Interrupts remain after detach


I have an ISR which will set a flag (which is later handled in the main body).
Inside the ISR, I detach the interrupt pin that triggered it. However, the code in the main body runs twice...
The code I have is here:

(Pullups enabled on pin 2, with a button attached to ground)

void homeISR(){

void loop(){
  //Somewhere over the rainbow, "attachInterrupt(digitalPinToInterrupt(2),&homeISR,FALLING);" is called
    ISRFlags&=~1;//Originally, I was doing "ISRFlags^=1" which should work faster, but I wanted to go with something more reliable

If the button is pressed while the ISR is disabled, it will be left pending, triggering the ISR whenever it is attached again (even when the condition is no longer met). It is not called instantly (this is known because the TFT I'm using flickers whenever "goHome()" is called, and it doesn't flicker when pressing the button...)

Why are you calling the goHome() function while interrupts are disabled?
Why are you disabling the interrupts at all?

Wouldn't ISRFlags = 0; be a lot simpler and more obvious than ISRFlags&=~1;

You need to post the complete program.

Maybe it would be a good idea to clear the interrupt flag in the appropriate atmega register immediately after your detachInterrupt()


The disable interrupts thing was just to try and test if that would somehow (magically) fix it. I probably should’ve removed it before posting :stuck_out_tongue:
I used the ISRFlags&=~1; because I might want to use ISRFlags to store more flags than just the one (looking into the future).

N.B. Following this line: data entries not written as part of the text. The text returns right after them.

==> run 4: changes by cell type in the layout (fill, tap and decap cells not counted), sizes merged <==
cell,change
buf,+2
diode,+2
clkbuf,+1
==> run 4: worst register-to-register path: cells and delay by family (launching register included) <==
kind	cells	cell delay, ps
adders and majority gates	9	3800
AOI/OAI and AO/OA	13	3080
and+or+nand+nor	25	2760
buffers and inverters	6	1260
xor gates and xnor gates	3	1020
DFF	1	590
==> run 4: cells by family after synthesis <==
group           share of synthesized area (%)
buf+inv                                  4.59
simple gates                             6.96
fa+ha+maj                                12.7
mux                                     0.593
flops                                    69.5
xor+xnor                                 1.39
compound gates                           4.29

I used a byte because I’m trying to save dynamic memory space and 8 bools would use 8 bytes, as opposed to the single byte (sacrificing speed and simplicity for size).

My code is long (12 files, 30-100 lines each). Most of it has no relation to the problem at hand.

As for messing with registers, I could try it. I do not know how those particular registers work, but I’ll look into it!

You may be seeing the multiple triggers from a queued interrupt due to switch bounce in the few microseconds (based on the interrupt latency) before you detach the interrupt.

Add some hardware debouncing to the button switch, or try a software lock out to debounce the ISR.

void homeISR()
  const unsigned long lock_out = 20;
  static unsigned long last_interrupt_time = 0;
  unsigned long interrupt_time = millis();
  if (interrupt_time - last_interrupt_time >= lock_out)
    ISRFlags |= 1;
  last_interrupt_time = interrupt_time;

Why do you need interrupts to read a switch pressed by a human. You could be using polling with robust software debouncing looking for a stable input signal.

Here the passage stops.